《ドイツ語の歌》

瀬谷こけし

 最近のわたしのお気に入りのアルバムはウド・リンデンベルクの『UNPLUGGED』なのだが、この中には「人生(Das Leben)」のような非常に重要な思想を歌うもがもあり、これについては歌詞を調べて自分で訳して誤解が少ないように努力をした。だがそのほかの曲については歌詞を調べて訳するような努力をしていない。中にはきちんと理解したいと思う曲も多い。福島原発事故を歌った「No Future」とか、なぜ戦争が現に存在しているのかを問う「Wozu sind Kriege da」とか、もうお前を愛していないと否定的な内容を歌う「Ich liebe dich überhaupt nicht mehr」がなぜ大人気なのかなど、その話の内容をきちんと理解したいと思うものがあるのだが、まだ歌詞を調べようともしていない。もっともこのライブ・アルバムには歌詞がついていないので、調べようとするとちょっと手間がかかる、ということもある。ともあれ調べることもせず何度も聞いている。そして、ある時耳にある短い文句が残って、それを頭の中でむすびつけて、そういうことなのかと納得したりしている。「戦争」については、「まだ子供だから」ということが彼の出した結論なのかと考えたり、「福島原発事故」に関しては、「歌うしかない」というのが彼の結論なのかと考えたりしている。だがこうした理解は、実に怪しい。いわばわたしが勝手に妄想しているというレベルの納得で、公の場で紹介できるような理解ではない。しかしわたしは、そのような妄想レベルの納得を結構楽しんでいるのだ。

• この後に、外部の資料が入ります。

Context: an optimization exercise on an open-source flow, tuned for small area. The choices shown serve that exercise and are no tape-out recipe. Only simulation tests tie the RTL to the original design; equivalence was not proved.

==> inputs of exp/xenon <==
==> flow/design.v <==
module fbw_fsync (
    input  wire        clk,
    input  wire        rst,
    input  wire        rx_valid,
    input  wire [7:0]  rx_data,
    output wire        pkt_valid,
    output wire [15:0] pkt_axisX,
    output wire [15:0] pkt_axisY,
    output wire [7:0]  pkt_button,
    output wire [1:0]  fs_diag
);
    localparam [7:0] SENTINEL = 8'hAA;
    reg [2:0] fill;                      
    reg [7:0] b1, b2, b3, b4, b5;        
    reg [7:0] sum;                       
    wire idle = (fill == 3'd0);
    wire last = (fill == 3'd6);
    wire take = !rst && rx_valid;
    wire ok   = (sum == rx_data);
    assign pkt_axisX  = {b2, b1};
    assign pkt_axisY  = {b4, b3};
    assign pkt_button = b5;
    assign pkt_valid  = take && last && ok;
    assign fs_diag    = {take && last && !ok, take && idle && (rx_data != SENTINEL)};
    always @(posedge clk) begin
        if (rst)
            fill <= 3'd0;
        else if (rx_valid) begin
            if (idle)
                fill <= (rx_data == SENTINEL) ? 3'd1 : 3'd0;
            else if (last)
                fill <= 3'd0;
            else
                fill <= fill + 3'd1;
        end
    end
    always @(posedge clk) begin
        if (rx_valid) begin
            b1 <= b2;
            b2 <= b3;
            b3 <= b4;
            b4 <= b5;
            b5 <= rx_data;
        end
    end
    wire [7:0] sa = sum & {8{!idle}};
    wire [7:0] sb = rx_data & {8{rx_valid && !idle}};
    wire [7:0] sum_n;
    wire       sc1, sum_co;
    fbw_ha u_sum0 (.a(sa[0]), .b(sb[0]), .s(sum_n[0]), .co(sc1));
    fbw_add #(.W(7)) u_sum (.a(sa[7:1]), .b(sb[7:1]), .ci(sc1), .s(sum_n[7:1]), .co(sum_co));
    always @(posedge clk)
        sum <= sum_n;
endmodule
module fbw_unpack (
    input  wire        rst,
    input  wire        pl_valid,
    input  wire [7:0]  pl_len,
    input  wire [39:0] pl_data,
    output wire        upk_valid,
    output wire [15:0] upk_axisX,
    output wire [15:0] upk_axisY,
    output wire [7:0]  upk_button,
    output wire [1:0]  pl_diag
);
    localparam [7:0] PAYLOAD_LEN = 8'd5;
    wire take = !rst && pl_valid;
    assign upk_valid  = take && (pl_len == PAYLOAD_LEN);
    assign pl_diag    = (take && (pl_len != PAYLOAD_LEN)) ? 2'd3 : 2'd0;
    assign upk_axisX  = pl_data[15:0];
    assign upk_axisY  = pl_data[31:16];
    assign upk_button = pl_data[39:32];
endmodule
module fbw_fa (
    input  wire a,
    input  wire b,
    input  wire c,
    output wire s,
    output wire co
);
    assign s  = a ^ b ^ c;
    assign co = (a & b) | (c & (a ^ b));
endmodule
module fbw_ha (
    input  wire a,
    input  wire b,
    output wire s,
    output wire co
);
    assign s  = a ^ b;
    assign co = a & b;
endmodule
module fbw_add #(
    parameter integer W = 8
) (
    input  wire [W-1:0] a,
    input  wire [W-1:0] b,
    input  wire         ci,
    output wire [W-1:0] s,
    output wire         co
);
    wire [W:0] c;
    assign c[0] = ci;
    genvar i;
    generate
        for (i = 0; i < W; i = i + 1) begin : g_bit
            fbw_fa u_fa (.a(a[i]), .b(b[i]), .c(c[i]), .s(s[i]), .co(c[i+1]));
        end
    endgenerate
    assign co = c[W];
endmodule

外国語の歌の楽しみ方には、そのような妄想的なところがあるのではないか? あってもよいのではないか? もちろん歌詞を調べ訳してみるなどの努力をしてひとに一応は紹介できるようなレベルの理解とははっきりと違うものだとわきまえているつもりだが。---そういえばムスタキの「私の孤独」とか「ジョゼフ」とかも、きちんとした理解ができないまま、好んでいた曲だった。---そういうものたちも、妄想なら妄想なりにわたしに詩想や、場合によったら思想も、与えてくれていると思う。